Records to use START

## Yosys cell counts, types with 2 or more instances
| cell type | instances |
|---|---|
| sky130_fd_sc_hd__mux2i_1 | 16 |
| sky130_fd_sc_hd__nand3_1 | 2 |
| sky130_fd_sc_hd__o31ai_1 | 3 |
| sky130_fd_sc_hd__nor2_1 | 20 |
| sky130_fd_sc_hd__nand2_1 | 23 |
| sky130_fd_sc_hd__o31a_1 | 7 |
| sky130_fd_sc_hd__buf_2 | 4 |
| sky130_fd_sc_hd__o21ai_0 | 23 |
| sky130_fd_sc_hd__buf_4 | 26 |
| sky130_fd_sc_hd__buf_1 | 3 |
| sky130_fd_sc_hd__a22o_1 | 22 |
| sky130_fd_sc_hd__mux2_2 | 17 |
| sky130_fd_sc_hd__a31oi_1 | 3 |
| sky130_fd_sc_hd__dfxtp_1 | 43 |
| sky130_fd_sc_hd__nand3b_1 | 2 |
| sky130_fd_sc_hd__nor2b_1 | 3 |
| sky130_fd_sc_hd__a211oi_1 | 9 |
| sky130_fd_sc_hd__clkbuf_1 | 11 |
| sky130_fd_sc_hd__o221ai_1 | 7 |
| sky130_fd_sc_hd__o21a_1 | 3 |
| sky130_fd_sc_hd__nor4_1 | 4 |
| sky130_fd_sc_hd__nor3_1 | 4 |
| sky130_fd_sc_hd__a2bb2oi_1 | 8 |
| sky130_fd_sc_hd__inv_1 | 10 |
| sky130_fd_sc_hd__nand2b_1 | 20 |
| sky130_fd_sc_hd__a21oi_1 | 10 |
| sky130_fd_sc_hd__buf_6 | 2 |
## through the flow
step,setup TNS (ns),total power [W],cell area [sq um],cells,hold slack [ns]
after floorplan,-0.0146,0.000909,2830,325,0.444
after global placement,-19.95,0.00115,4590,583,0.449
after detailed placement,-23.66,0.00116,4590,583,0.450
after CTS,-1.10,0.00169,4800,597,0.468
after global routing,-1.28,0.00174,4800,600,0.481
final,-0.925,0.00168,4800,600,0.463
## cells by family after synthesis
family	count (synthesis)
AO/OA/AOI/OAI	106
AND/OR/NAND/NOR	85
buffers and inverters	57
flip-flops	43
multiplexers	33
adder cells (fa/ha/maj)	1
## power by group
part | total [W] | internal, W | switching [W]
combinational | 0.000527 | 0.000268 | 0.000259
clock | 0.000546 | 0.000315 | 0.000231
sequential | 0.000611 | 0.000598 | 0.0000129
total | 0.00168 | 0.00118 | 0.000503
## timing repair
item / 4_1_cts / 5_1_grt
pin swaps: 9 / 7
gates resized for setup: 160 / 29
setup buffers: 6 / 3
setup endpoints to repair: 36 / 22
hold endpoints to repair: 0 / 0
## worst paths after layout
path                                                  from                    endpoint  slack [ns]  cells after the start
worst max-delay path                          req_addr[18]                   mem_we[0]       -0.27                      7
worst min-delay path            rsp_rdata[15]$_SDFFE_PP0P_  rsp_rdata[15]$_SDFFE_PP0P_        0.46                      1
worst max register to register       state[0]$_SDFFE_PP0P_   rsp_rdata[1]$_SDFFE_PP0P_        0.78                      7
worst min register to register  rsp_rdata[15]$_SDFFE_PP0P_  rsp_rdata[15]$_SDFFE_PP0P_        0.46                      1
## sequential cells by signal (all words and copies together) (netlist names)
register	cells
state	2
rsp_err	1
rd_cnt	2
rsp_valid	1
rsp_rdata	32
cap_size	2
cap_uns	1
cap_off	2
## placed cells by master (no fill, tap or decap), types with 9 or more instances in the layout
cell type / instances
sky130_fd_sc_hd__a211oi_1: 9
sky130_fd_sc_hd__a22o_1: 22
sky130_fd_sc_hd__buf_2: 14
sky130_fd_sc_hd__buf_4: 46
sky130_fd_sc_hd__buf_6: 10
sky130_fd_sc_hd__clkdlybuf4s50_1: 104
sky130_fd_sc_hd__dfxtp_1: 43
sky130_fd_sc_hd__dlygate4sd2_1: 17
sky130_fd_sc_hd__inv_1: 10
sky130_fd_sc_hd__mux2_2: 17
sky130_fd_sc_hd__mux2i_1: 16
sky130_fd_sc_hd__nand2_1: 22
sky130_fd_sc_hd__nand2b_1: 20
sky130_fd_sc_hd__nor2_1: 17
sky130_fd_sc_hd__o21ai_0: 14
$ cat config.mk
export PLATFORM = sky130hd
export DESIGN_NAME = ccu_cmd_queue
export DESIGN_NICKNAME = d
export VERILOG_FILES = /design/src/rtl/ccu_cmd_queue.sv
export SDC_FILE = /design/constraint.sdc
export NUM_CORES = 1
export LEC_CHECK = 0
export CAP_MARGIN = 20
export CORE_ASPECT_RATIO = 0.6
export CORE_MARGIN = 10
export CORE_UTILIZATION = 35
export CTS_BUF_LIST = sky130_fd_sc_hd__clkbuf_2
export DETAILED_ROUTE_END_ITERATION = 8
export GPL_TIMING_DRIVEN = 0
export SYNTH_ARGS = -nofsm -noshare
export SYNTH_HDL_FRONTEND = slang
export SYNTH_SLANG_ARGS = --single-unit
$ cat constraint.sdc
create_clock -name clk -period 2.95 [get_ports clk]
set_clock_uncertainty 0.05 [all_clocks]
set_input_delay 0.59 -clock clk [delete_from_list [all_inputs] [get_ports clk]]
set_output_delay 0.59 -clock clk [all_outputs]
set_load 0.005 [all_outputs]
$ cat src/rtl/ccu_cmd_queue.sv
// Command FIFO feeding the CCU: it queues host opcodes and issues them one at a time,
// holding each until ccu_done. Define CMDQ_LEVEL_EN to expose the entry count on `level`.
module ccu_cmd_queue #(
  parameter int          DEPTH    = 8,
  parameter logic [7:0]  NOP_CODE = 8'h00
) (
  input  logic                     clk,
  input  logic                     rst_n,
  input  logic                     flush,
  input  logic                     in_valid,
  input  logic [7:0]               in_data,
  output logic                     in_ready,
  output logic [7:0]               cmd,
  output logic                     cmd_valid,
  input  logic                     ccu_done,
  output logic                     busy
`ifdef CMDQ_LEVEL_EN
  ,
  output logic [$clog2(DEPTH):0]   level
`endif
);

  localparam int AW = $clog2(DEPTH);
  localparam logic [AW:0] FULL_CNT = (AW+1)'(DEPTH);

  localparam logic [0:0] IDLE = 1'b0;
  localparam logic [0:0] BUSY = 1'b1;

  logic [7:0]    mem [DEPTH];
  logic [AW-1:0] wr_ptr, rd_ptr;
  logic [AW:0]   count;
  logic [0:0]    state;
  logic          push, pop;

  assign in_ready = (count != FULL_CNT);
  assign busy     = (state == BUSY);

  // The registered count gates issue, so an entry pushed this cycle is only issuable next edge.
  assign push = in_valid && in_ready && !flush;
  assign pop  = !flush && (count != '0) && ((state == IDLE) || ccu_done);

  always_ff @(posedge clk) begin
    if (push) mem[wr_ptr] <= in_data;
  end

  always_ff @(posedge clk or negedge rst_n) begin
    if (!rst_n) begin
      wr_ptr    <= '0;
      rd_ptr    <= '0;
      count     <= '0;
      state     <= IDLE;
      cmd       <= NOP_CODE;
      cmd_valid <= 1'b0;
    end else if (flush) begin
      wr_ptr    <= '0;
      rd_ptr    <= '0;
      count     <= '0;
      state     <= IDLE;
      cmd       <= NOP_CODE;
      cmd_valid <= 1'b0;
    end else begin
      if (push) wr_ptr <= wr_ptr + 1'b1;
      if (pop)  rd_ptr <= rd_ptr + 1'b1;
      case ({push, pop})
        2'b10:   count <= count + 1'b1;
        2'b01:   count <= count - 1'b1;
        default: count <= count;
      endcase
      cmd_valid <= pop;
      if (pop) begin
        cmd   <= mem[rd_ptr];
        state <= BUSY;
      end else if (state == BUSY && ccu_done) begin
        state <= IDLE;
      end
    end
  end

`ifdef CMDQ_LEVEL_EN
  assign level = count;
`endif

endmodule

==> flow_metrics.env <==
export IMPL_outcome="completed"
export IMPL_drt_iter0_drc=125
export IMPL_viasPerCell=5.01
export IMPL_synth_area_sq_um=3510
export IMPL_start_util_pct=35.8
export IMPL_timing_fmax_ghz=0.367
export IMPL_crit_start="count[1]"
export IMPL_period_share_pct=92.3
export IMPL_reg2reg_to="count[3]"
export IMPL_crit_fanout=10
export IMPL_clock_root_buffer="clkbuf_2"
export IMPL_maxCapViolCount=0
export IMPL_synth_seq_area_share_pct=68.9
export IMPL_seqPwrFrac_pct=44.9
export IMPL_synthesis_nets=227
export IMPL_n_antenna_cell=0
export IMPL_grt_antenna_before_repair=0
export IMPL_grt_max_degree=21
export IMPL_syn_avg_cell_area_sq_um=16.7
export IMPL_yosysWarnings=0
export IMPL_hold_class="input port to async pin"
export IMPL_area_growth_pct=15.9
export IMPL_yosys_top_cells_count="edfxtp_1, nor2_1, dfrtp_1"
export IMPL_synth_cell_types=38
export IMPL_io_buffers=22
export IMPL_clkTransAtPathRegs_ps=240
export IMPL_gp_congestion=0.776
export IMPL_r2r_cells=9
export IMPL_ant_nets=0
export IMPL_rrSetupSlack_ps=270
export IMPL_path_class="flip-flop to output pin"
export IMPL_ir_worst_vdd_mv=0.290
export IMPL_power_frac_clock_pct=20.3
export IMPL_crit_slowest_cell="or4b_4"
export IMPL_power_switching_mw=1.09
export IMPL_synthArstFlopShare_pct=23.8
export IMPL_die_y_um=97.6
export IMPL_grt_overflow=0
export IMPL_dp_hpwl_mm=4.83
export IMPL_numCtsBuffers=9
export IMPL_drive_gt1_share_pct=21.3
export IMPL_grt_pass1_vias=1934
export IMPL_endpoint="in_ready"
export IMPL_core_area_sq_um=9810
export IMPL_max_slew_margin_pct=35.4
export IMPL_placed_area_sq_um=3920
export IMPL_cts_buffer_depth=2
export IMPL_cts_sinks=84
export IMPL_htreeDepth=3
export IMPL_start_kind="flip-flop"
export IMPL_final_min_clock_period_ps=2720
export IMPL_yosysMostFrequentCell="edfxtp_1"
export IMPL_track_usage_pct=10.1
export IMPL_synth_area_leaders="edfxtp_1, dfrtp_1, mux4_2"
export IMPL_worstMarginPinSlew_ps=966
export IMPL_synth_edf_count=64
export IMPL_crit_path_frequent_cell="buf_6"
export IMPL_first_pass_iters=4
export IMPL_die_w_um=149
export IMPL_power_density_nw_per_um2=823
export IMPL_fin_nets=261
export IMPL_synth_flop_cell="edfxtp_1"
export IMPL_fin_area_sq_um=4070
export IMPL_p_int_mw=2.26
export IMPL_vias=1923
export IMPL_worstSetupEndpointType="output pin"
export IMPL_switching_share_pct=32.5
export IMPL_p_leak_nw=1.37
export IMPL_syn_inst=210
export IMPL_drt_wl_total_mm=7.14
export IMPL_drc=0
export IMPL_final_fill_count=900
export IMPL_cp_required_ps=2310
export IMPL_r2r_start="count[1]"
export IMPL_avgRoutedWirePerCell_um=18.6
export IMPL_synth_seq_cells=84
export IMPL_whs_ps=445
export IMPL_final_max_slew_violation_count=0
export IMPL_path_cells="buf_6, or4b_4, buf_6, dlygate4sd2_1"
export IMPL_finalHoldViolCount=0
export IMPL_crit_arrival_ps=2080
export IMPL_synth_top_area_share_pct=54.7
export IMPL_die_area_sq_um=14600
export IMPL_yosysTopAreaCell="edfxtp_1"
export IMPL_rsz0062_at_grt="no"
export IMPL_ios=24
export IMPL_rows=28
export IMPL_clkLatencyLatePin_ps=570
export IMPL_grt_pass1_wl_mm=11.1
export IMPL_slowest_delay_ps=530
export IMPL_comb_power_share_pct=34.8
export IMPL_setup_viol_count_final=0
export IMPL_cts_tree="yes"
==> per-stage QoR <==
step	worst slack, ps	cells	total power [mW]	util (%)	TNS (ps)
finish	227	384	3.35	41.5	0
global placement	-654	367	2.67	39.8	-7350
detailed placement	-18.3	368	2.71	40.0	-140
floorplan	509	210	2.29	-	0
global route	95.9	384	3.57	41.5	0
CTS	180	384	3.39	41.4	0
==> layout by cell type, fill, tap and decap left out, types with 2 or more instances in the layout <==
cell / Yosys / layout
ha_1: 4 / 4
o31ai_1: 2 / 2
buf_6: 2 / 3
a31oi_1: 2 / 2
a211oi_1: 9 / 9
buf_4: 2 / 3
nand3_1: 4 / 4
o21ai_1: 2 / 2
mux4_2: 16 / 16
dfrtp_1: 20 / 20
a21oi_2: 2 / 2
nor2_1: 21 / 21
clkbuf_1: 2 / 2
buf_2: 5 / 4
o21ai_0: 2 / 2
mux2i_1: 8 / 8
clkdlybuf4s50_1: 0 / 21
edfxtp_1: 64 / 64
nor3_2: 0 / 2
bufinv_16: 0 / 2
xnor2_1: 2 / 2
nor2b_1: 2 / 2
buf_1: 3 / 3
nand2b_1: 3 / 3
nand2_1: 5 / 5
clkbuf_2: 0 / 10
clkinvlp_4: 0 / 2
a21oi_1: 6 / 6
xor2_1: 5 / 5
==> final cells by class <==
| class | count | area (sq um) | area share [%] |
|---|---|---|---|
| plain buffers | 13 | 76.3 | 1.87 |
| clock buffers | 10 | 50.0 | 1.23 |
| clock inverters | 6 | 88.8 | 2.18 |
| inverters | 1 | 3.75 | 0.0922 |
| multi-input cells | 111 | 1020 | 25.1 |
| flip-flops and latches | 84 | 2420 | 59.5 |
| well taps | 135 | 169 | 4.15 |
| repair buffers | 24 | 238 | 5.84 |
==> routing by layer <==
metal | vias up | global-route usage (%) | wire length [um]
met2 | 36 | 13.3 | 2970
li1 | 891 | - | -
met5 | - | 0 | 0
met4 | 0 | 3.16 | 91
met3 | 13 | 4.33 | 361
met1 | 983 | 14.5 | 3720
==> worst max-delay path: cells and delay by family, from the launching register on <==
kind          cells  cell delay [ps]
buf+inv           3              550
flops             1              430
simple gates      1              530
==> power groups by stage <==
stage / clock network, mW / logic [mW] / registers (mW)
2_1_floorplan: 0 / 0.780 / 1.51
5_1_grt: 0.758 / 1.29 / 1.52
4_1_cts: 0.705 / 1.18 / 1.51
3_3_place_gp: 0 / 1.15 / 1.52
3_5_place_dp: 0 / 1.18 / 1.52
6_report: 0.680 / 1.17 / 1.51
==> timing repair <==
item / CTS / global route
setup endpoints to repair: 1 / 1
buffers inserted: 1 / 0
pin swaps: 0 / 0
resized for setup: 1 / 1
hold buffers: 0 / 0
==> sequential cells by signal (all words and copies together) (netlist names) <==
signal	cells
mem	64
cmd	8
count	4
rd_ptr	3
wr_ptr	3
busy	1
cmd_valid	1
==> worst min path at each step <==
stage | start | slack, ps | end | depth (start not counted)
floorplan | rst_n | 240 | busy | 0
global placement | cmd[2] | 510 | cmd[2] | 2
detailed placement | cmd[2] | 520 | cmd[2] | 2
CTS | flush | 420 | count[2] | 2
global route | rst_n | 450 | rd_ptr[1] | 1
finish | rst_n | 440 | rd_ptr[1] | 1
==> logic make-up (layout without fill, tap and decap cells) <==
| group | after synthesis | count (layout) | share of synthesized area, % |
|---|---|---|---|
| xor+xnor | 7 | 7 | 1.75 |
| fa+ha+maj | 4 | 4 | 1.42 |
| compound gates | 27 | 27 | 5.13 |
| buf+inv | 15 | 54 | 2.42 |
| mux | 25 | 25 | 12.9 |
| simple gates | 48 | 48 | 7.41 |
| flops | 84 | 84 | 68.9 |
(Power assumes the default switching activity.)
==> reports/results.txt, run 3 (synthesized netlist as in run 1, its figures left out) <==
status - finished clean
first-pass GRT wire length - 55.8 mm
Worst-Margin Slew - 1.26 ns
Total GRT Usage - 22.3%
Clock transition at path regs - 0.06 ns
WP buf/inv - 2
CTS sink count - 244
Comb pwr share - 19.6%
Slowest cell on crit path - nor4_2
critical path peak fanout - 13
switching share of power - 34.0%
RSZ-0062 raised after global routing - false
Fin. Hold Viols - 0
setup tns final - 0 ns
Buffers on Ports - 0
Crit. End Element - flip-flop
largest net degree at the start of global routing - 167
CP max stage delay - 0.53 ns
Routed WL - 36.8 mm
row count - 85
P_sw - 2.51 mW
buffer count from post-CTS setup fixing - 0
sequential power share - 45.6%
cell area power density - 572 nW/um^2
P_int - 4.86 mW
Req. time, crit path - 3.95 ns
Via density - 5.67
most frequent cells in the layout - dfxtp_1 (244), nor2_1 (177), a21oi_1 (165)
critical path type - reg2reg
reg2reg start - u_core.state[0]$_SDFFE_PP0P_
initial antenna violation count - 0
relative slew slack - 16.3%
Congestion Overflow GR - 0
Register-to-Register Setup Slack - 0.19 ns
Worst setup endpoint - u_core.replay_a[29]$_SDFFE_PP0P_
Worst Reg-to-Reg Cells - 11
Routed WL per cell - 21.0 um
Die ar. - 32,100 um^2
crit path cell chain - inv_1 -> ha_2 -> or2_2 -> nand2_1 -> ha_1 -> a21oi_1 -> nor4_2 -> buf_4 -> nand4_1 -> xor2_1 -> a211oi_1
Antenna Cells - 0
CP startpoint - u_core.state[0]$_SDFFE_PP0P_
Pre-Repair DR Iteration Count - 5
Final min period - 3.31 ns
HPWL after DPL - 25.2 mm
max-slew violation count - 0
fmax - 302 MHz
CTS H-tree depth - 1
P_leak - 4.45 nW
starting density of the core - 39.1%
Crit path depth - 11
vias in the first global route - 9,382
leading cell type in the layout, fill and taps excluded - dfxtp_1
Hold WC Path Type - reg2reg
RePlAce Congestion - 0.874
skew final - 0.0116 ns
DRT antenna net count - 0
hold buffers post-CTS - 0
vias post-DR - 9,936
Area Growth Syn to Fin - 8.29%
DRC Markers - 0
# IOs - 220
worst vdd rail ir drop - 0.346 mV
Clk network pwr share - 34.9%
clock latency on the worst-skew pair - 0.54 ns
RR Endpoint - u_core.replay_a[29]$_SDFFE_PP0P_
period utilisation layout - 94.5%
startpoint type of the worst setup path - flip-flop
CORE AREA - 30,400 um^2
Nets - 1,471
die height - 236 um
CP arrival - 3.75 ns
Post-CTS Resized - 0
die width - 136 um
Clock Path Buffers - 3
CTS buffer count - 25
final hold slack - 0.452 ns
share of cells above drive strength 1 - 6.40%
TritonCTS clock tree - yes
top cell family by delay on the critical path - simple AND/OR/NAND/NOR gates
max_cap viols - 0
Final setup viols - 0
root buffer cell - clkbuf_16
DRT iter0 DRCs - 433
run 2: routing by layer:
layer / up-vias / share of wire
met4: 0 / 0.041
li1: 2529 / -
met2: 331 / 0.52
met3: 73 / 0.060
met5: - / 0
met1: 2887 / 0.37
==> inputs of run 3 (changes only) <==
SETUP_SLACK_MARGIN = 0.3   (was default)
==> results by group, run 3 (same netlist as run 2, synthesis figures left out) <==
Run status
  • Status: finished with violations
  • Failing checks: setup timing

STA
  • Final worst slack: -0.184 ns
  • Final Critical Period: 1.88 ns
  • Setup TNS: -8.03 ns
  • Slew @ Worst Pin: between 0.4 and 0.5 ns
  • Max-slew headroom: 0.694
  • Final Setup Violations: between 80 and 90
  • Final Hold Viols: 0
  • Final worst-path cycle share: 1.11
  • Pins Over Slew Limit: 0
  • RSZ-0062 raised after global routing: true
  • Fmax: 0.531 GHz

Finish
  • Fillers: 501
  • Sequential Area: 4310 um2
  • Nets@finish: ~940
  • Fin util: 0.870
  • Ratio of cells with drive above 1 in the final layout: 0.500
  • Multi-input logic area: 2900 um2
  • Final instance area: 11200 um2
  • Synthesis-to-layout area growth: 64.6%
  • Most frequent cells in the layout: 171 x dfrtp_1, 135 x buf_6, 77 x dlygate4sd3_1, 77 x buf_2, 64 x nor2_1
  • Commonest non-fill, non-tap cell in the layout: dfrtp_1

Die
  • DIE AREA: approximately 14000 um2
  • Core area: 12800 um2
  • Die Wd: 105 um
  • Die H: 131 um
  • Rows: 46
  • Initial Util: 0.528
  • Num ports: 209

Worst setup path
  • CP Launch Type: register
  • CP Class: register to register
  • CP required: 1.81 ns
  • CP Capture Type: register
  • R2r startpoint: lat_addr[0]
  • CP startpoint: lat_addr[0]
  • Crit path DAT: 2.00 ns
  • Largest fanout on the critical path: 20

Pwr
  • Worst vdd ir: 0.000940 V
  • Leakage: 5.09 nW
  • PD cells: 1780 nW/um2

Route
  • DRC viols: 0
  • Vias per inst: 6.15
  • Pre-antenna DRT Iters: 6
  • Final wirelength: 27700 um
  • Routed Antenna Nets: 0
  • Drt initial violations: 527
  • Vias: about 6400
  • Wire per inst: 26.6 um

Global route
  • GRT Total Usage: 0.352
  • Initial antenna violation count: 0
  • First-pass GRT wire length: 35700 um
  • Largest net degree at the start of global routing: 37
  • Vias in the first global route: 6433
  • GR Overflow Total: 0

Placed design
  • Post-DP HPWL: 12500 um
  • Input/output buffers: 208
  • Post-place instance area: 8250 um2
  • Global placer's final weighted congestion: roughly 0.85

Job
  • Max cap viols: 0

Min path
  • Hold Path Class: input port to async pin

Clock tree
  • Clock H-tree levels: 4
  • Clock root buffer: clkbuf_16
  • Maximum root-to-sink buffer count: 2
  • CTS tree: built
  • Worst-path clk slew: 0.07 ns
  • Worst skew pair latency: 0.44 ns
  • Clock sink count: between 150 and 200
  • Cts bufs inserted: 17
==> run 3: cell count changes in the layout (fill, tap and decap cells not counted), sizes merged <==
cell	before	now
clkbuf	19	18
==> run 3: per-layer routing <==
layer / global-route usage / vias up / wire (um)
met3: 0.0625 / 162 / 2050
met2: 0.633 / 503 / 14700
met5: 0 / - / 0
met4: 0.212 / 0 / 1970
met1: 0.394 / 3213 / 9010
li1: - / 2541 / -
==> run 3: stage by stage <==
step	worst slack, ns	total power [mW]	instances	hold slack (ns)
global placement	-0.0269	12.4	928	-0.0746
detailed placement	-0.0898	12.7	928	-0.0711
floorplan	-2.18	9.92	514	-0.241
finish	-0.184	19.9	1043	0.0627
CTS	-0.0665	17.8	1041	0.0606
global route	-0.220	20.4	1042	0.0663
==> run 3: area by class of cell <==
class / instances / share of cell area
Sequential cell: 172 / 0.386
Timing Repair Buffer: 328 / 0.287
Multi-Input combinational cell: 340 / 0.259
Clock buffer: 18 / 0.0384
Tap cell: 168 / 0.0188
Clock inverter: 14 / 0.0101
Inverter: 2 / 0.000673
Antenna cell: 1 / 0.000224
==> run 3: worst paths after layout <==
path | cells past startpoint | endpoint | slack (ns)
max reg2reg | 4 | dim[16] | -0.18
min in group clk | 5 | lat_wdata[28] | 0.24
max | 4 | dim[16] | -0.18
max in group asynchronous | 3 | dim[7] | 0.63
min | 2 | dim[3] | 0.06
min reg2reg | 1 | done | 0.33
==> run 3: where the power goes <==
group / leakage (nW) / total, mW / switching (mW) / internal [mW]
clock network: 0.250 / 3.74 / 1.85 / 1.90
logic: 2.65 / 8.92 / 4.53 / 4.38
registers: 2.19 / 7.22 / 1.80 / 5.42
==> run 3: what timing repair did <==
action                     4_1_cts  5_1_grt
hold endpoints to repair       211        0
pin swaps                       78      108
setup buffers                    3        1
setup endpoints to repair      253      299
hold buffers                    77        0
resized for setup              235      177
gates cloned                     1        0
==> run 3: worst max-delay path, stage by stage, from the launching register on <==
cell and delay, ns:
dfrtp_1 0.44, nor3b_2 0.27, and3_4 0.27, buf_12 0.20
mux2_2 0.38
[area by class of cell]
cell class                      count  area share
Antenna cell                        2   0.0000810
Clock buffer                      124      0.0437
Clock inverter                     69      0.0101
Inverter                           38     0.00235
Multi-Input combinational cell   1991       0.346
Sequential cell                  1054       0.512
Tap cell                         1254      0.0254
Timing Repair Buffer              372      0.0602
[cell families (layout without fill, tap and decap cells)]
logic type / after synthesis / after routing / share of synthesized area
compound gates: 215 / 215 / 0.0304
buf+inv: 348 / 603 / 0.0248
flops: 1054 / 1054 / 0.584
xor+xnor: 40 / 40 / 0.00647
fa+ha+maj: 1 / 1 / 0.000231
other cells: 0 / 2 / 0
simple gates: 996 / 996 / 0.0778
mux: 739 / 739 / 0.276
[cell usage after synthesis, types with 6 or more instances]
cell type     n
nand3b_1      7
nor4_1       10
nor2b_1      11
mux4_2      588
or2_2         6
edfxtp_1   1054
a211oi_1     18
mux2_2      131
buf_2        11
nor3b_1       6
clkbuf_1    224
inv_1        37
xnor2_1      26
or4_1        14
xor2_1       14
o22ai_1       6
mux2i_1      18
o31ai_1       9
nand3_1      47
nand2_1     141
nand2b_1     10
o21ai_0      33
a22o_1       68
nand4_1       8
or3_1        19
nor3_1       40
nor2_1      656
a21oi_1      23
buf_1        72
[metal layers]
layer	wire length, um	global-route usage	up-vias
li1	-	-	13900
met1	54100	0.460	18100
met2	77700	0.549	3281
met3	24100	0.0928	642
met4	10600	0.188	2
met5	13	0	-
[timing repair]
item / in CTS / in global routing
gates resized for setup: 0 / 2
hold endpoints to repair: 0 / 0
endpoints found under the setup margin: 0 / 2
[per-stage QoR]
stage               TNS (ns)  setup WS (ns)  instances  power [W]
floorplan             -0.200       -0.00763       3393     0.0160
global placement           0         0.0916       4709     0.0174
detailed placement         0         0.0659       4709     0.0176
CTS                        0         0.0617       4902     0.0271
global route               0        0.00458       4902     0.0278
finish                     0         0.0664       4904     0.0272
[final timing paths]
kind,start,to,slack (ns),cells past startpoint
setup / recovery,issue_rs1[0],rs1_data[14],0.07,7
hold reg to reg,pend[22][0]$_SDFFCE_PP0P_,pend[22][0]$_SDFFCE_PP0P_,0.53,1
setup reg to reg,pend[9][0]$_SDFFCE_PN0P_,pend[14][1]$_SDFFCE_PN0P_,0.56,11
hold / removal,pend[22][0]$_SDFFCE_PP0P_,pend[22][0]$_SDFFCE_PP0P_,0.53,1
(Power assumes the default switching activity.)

Records to use END

- _Work request_: Your answer must be the lines from the first line of the entries above through the line that contains "sky130_fd_sc_hd__a31oi_1 | 3 |", written out exactly.

- _Your response_:
## Yosys cell counts, types with 2 or more instances
| cell type | instances |
|---|---|
| sky130_fd_sc_hd__mux2i_1 | 16 |
| sky130_fd_sc_hd__nand3_1 | 2 |
| sky130_fd_sc_hd__o31ai_1 | 3 |
| sky130_fd_sc_hd__nor2_1 | 20 |
| sky130_fd_sc_hd__nand2_1 | 23 |
| sky130_fd_sc_hd__o31a_1 | 7 |
| sky130_fd_sc_hd__buf_2 | 4 |
| sky130_fd_sc_hd__o21ai_0 | 23 |
| sky130_fd_sc_hd__buf_4 | 26 |
| sky130_fd_sc_hd__buf_1 | 3 |
| sky130_fd_sc_hd__a22o_1 | 22 |
| sky130_fd_sc_hd__mux2_2 | 17 |
| sky130_fd_sc_hd__a31oi_1 | 3 |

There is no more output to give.